The data:
= Beginning of Section =

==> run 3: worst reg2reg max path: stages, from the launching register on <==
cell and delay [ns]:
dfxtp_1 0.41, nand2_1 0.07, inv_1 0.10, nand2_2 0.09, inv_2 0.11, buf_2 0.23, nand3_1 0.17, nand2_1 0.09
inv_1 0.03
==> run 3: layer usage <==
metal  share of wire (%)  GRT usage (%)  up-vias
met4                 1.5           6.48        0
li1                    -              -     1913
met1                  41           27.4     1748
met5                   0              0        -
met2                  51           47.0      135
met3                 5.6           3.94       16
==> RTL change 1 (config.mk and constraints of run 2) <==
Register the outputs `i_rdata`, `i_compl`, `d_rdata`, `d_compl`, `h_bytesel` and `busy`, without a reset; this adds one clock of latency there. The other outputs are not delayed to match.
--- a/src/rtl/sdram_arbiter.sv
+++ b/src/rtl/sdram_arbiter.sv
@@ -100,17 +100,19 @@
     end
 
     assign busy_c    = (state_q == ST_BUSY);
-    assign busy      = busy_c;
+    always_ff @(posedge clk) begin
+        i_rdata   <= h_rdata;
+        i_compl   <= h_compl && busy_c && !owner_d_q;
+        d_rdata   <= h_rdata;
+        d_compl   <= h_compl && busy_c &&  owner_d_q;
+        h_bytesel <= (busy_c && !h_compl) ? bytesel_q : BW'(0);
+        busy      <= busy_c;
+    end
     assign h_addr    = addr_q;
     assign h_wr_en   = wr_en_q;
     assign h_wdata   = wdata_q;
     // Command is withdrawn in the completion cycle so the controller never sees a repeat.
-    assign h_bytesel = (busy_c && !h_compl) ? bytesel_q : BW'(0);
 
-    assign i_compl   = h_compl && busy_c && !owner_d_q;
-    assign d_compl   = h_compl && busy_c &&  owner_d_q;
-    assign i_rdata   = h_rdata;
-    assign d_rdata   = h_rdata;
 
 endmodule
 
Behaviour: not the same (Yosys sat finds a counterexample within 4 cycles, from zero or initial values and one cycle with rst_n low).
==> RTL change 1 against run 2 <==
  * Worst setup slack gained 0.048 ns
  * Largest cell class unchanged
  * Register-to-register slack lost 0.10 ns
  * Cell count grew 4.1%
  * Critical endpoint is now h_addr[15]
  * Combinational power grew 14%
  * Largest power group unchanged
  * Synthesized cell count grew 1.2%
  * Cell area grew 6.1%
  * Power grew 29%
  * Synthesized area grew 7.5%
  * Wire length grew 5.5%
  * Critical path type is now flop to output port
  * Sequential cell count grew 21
File: src/rtl/keypad_scan_decoder.sv
// rtl/keypad_scan_decoder.sv - 4x4 keypad column scan, row debounce and key code strobe
//
// Purpose:
//   Drives active-low one-hot columns from an external 2-bit scan counter,
//   synchronises the asynchronous row inputs, debounces a press and its
//   release, and emits a key code with a single-cycle valid pulse. The
//   external counter is paced through stop_o: it only advances during the
//   single ADVANCE cycle that follows an idle dwell or a debounced release.
//
// Ports:
//   clk          in   system clock
//   rst          in   synchronous, active-low reset
//   scan_idx_i   in   [1:0] column index from the scan counter
//   row_i        in   [3:0] raw rows, asynchronous, active-low, pulled up
//   col_o        out  [3:0] column drive, active-low one-hot, registered
//   stop_o       out  1 = hold counter, 0 = advance one step
//   key_code_o   out  [3:0] code of the last accepted key
//   key_valid_o  out  one-cycle pulse when key_code_o updates
//
// Build option:
//   KEYPAD_HEX_MAP_EN  when defined, codes follow the hex keypad legend
//                      (1 2 3 A / 4 5 6 B / 7 8 9 C / E 0 F D); otherwise
//                      the raw code row*4+col is reported.

module keypad_scan_decoder #(
    parameter int DWELL_CYCLES = 8,
    parameter int DB_CYCLES    = 20000
) (
    input  logic       clk,
    input  logic       rst,
    input  logic [1:0] scan_idx_i,
    input  logic [3:0] row_i,
    output logic [3:0] col_o,
    output logic       stop_o,
    output logic [3:0] key_code_o,
    output logic       key_valid_o
);

    localparam int DWELL_W = $clog2(DWELL_CYCLES + 1);
    localparam int DB_W    = $clog2(DB_CYCLES + 1);

    localparam logic [DWELL_W-1:0] DWELL_LAST = DWELL_W'(DWELL_CYCLES - 1);
    localparam logic [DB_W-1:0]    DB_LAST    = DB_W'(DB_CYCLES - 1);

    localparam logic [2:0] ST_SCAN     = 3'd0;
    localparam logic [2:0] ST_ADVANCE  = 3'd1;
    localparam logic [2:0] ST_DEBOUNCE = 3'd2;
    localparam logic [2:0] ST_HELD     = 3'd3;
    localparam logic [2:0] ST_RELEASE  = 3'd4;

    localparam logic [3:0] ROWS_IDLE = 4'b1111;

    logic [2:0]         state_q, state_d;
    logic [DWELL_W-1:0] dwell_q, dwell_d;
    logic [DB_W-1:0]    db_cnt_q, db_cnt_d;
    logic [3:0]         col_q, col_d;
    logic [3:0]         sync1_q, sync1_d;
    logic [3:0]         row_s_q, row_s_d;
    logic [1:0]         col_idx_q, col_idx_d;
    logic [1:0]         row_idx_q, row_idx_d;
    logic [3:0]         row_ref_q, row_ref_d;
    logic [3:0]         key_code_q, key_code_d;
    logic               key_valid_q, key_valid_d;

    logic               key_seen;
    logic [1:0]         row_enc;
    logic               row_match;
    logic               rows_idle;

    // Map a (row, column) position to the reported key code.
    function automatic logic [3:0] key_code_of(input logic [1:0] r, input logic [1:0] c);
        logic [3:0] code;
`ifdef KEYPAD_HEX_MAP_EN
        case ({r, c})
            4'd0:    code = 4'h1;
            4'd1:    code = 4'h2;
            4'd2:    code = 4'h3;
            4'd3:    code = 4'hA;
            4'd4:    code = 4'h4;
            4'd5:    code = 4'h5;
            4'd6:    code = 4'h6;
            4'd7:    code = 4'hB;
            4'd8:    code = 4'h7;
            4'd9:    code = 4'h8;
            4'd10:   code = 4'h9;
            4'd11:   code = 4'hC;
            4'd12:   code = 4'hE;
            4'd13:   code = 4'h0;
            4'd14:   code = 4'hF;
            default: code = 4'hD;
        endcase
`else
        code = {r, c};
`endif
        return code;
    endfunction

    assign key_seen  = (row_s_q != ROWS_IDLE);
    assign row_match = (row_s_q == row_ref_q);
    assign rows_idle = (row_s_q == ROWS_IDLE);

    // Lowest-index low row wins when several rows are pulled down together.
    always_comb begin
        row_enc = 2'd0;
        if (!row_s_q[0]) begin
            row_enc = 2'd0;
        end else if (!row_s_q[1]) begin
            row_enc = 2'd1;
        end else if (!row_s_q[2]) begin
            row_enc = 2'd2;
        end else if (!row_s_q[3]) begin
            row_enc = 2'd3;
        end
    end

    always_comb begin
        state_d     = state_q;
        dwell_d     = dwell_q;
        db_cnt_d    = db_cnt_q;
        col_idx_d   = col_idx_q;
        row_idx_d   = row_idx_q;
        row_ref_d   = row_ref_q;
        key_code_d  = key_code_q;
        key_valid_d = 1'b0;

        // The column register always follows the counter; while this block
        // holds stop_o high the counter is frozen, so the drive is frozen too.
        col_d   = ~(4'b0001 << scan_idx_i);
        sync1_d = row_i;
        sync2_assign: begin
            row_s_d = sync1_q;
        end

        case (state_q)
            ST_SCAN: begin
                if (dwell_q == DWELL_LAST) begin
                    dwell_d = '0;
                    if (key_seen) begin
                        col_idx_d = scan_idx_i;
                        row_idx_d = row_enc;
                        row_ref_d = row_s_q;
                        db_cnt_d  = '0;
                        state_d   = ST_DEBOUNCE;
                    end else begin
                        state_d = ST_ADVANCE;
                    end
                end else begin
                    dwell_d = dwell_q + 1'b1;
                end
            end

            ST_ADVANCE: begin
                dwell_d = '0;
                state_d = ST_SCAN;
            end

            ST_DEBOUNCE: begin
                if (row_match) begin
                    if (db_cnt_q == DB_LAST) begin
                        db_cnt_d    = '0;
                        key_code_d  = key_code_of(row_idx_q, col_idx_q);
                        key_valid_d = 1'b1;
                        state_d     = ST_HELD;
                    end else begin
                        db_cnt_d = db_cnt_q + 1'b1;
                    end
                end else begin
                    // A bounce re-runs the dwell on the same column; the
                    // counter was never released, so no column is skipped.
                    db_cnt_d = '0;
                    dwell_d  = '0;
                    state_d  = ST_SCAN;
                end
            end

            ST_HELD: begin
                if (rows_idle) begin
                    db_cnt_d = '0;
                    state_d  = ST_RELEASE;
                end
            end

            ST_RELEASE: begin
                if (rows_idle) begin
                    if (db_cnt_q == DB_LAST) begin
                        db_cnt_d = '0;
                        state_d  = ST_ADVANCE;
                    end else begin
                        db_cnt_d = db_cnt_q + 1'b1;
                    end
                end else begin
                    db_cnt_d = '0;
                    state_d  = ST_HELD;
                end
            end

            default: begin
                dwell_d  = '0;
                db_cnt_d = '0;
                state_d  = ST_SCAN;
            end
        endcase
    end

    always_ff @(posedge clk) begin
        if (!rst) begin
            state_q     <= ST_SCAN;
            dwell_q     <= '0;
            db_cnt_q    <= '0;
            col_q       <= 4'b1111;
            sync1_q     <= 4'b1111;
            row_s_q     <= 4'b1111;
            col_idx_q   <= 2'd0;
            row_idx_q   <= 2'd0;
            row_ref_q   <= 4'b1111;
            key_code_q  <= 4'd0;
            key_valid_q <= 1'b0;
        end else begin
            state_q     <= state_d;
            dwell_q     <= dwell_d;
            db_cnt_q    <= db_cnt_d;
            col_q       <= col_d;
            sync1_q     <= sync1_d;
            row_s_q     <= row_s_d;
            col_idx_q   <= col_idx_d;
            row_idx_q   <= row_idx_d;
            row_ref_q   <= row_ref_d;
            key_code_q  <= key_code_d;
            key_valid_q <= key_valid_d;
        end
    end

    assign col_o       = col_q;
    assign stop_o      = (state_q != ST_ADVANCE);
    assign key_code_o  = key_code_q;
    assign key_valid_o = key_valid_q;

endmodule
File: config.mk
export PLATFORM = sky130hd
export DESIGN_NAME = keypad_scan_decoder
export DESIGN_NICKNAME = d
export VERILOG_FILES = /design/src/rtl/keypad_scan_decoder.sv
export SDC_FILE = /design/constraint.sdc
export NUM_CORES = 1
export LEC_CHECK = 0
export ABC_AREA = 1
export CAP_MARGIN = 15
export CORE_UTILIZATION = 31
export CTS_CLUSTER_DIAMETER = 120
export DETAILED_ROUTE_END_ITERATION = 7
export GPL_ROUTABILITY_DRIVEN = 1
export PLACE_DENSITY = 0.49
export SKIP_CTS_REPAIR_TIMING = 1
export SYNTH_ARGS = -nofsm -noshare
export SYNTH_HDL_FRONTEND = slang
export SYNTH_SLANG_ARGS = --single-unit
File: constraint.sdc
create_clock -name clk -period 2 [get_ports clk]
set_input_delay 0.6 -clock clk [delete_from_list [all_inputs] [get_ports clk]]
set_output_delay 0.6 -clock clk [all_outputs]
set_load 0.01 [all_outputs]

= End of Section =

Find the word "usage" in the entries above, then copy each line that holds it.

Exercise result:
==> run 3: layer usage <==
metal  share of wire (%)  GRT usage (%)  up-vias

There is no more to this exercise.